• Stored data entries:
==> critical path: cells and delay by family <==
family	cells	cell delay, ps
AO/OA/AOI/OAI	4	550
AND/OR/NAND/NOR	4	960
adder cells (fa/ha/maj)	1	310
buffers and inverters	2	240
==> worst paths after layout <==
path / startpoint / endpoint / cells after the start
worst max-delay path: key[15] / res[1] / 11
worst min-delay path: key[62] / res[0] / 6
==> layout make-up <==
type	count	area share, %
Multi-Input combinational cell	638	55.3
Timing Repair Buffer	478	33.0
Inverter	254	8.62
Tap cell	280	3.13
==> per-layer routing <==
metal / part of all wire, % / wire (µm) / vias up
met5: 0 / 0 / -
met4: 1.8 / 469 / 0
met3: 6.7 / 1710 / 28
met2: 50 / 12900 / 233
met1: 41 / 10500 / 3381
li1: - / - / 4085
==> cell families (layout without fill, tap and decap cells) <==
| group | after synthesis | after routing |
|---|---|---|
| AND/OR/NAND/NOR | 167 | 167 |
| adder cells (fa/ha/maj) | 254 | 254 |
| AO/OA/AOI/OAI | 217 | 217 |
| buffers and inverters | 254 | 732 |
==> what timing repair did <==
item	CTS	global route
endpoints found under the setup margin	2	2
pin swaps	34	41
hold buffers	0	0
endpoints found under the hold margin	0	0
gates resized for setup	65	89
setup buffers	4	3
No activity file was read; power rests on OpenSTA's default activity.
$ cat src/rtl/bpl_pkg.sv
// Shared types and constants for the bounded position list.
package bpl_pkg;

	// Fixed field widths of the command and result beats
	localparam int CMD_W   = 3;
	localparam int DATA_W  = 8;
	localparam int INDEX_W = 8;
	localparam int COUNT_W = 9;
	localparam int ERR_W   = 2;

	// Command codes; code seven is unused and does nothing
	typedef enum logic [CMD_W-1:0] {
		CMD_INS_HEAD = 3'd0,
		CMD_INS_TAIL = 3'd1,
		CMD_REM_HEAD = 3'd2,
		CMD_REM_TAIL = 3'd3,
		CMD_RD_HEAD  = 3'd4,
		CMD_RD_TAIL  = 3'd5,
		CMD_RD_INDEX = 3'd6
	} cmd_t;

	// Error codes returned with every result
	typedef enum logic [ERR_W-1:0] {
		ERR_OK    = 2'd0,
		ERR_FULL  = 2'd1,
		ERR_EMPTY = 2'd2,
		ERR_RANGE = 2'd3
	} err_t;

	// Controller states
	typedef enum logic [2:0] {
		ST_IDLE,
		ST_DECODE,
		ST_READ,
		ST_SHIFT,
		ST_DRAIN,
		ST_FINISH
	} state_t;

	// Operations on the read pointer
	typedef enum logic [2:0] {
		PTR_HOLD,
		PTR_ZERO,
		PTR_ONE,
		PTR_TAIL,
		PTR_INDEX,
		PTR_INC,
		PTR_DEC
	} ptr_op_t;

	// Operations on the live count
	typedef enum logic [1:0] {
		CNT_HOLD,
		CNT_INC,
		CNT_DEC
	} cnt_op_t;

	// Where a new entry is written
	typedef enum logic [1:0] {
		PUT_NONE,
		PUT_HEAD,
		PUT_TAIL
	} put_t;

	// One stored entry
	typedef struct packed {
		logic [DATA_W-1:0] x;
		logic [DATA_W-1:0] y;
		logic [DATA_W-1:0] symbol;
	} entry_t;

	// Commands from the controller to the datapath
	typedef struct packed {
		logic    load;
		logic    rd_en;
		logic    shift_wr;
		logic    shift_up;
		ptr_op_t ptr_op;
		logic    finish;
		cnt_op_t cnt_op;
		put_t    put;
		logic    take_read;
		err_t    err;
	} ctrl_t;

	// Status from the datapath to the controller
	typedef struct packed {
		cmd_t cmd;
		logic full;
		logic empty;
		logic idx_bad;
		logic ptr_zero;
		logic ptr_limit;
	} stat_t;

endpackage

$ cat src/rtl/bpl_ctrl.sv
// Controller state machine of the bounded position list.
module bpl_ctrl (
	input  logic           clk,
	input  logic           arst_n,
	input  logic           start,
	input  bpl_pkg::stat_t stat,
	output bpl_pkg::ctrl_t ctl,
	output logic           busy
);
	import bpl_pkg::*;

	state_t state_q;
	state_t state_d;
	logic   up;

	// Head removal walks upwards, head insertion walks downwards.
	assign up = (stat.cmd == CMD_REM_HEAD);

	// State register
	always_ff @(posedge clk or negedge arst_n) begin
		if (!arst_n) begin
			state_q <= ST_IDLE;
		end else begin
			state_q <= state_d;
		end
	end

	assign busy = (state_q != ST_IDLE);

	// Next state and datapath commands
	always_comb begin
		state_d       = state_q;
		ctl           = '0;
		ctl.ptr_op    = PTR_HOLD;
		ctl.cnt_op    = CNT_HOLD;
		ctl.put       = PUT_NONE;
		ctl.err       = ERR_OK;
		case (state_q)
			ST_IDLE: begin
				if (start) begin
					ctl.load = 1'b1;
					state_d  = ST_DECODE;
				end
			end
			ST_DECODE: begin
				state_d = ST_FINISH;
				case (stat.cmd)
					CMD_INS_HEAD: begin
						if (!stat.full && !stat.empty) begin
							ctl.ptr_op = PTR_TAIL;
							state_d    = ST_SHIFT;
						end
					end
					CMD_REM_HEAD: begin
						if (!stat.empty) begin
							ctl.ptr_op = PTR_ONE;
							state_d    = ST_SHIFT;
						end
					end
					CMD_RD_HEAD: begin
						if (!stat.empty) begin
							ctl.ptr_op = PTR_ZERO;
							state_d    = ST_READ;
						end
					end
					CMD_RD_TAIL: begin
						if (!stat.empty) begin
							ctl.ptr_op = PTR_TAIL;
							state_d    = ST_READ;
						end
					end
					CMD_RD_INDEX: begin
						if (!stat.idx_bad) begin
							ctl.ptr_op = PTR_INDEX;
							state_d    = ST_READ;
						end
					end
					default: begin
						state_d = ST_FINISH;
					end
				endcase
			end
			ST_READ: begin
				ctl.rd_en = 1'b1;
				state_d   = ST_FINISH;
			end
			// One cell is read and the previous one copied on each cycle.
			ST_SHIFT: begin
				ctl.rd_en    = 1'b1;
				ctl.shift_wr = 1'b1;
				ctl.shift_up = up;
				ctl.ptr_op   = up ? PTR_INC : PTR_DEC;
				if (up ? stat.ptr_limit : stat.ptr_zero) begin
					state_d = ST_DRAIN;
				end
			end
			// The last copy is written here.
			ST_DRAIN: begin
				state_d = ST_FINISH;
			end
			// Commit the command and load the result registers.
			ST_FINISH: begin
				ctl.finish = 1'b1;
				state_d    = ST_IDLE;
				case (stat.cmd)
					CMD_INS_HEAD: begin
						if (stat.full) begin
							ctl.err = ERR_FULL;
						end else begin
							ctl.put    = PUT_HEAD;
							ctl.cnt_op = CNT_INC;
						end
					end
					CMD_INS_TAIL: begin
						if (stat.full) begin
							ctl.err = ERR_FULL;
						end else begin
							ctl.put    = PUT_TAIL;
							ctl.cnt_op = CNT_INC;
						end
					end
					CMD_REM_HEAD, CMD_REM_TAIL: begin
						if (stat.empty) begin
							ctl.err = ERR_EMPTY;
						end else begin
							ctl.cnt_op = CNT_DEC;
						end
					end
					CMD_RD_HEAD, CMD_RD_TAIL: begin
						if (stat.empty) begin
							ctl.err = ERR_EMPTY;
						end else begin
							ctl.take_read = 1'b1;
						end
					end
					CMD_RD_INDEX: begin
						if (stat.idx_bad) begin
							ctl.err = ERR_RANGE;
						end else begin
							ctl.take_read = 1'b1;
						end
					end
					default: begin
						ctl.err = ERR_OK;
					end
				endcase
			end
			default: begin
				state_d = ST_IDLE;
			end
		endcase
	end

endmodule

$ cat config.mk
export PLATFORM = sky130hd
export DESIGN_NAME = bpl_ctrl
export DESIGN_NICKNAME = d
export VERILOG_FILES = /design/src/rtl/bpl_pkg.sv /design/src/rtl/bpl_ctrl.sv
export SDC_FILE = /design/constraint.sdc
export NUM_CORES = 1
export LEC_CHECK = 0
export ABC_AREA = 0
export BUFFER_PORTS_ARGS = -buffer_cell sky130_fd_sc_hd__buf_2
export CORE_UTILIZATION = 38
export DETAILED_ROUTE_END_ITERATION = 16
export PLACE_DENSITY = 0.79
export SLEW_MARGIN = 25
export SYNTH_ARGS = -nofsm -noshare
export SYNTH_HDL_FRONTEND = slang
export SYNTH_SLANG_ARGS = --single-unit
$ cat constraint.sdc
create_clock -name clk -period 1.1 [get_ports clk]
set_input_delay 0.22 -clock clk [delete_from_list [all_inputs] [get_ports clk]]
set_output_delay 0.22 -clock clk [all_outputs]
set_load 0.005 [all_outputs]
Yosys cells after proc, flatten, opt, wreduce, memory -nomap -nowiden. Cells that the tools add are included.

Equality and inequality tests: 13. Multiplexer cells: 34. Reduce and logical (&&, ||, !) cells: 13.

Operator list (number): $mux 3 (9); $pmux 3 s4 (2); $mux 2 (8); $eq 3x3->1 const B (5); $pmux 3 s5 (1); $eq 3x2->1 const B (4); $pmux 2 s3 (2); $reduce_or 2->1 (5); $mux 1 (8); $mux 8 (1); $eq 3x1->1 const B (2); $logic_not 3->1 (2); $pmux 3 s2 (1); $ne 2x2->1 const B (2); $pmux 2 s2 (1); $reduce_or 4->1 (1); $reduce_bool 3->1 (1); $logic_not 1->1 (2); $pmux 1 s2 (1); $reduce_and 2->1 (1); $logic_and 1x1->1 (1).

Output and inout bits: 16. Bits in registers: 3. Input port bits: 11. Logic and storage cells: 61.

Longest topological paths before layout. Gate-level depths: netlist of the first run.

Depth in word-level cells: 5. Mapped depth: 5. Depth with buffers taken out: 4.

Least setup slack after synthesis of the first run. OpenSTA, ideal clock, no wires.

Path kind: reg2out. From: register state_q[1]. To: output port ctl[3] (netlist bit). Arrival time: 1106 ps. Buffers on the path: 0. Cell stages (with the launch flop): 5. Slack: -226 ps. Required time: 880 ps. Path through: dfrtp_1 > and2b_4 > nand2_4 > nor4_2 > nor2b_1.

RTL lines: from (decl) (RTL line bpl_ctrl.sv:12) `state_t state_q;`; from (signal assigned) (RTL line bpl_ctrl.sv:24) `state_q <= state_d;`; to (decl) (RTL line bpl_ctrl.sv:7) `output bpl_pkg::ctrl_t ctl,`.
--
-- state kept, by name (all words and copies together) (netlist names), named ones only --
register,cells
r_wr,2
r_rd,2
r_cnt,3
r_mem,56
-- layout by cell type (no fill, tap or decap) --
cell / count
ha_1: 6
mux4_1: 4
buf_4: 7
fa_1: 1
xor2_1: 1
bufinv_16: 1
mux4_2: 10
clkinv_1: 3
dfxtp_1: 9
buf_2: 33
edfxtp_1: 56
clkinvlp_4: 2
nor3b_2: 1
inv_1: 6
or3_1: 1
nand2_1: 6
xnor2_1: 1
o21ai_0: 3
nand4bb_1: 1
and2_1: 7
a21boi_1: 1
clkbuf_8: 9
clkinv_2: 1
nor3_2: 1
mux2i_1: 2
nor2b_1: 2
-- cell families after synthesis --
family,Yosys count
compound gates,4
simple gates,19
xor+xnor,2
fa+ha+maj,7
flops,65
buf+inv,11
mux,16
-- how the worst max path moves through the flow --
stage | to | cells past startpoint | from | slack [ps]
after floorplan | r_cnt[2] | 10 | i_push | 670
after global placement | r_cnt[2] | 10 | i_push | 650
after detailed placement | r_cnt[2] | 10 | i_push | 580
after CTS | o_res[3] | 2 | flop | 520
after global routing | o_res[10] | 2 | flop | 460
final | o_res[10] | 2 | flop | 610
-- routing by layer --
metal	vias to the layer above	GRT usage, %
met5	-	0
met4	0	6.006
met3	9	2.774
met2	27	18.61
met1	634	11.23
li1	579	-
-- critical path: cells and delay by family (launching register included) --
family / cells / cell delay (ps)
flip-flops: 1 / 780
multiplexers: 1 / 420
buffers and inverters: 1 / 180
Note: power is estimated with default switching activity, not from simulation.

• Task instructions:
The answer must be every line from the records above that contains the word "routing", copied out.

• Exercise response:
==> per-layer routing <==
| group | after synthesis | after routing |
after global routing | o_res[10] | 2 | flop | 460
-- routing by layer --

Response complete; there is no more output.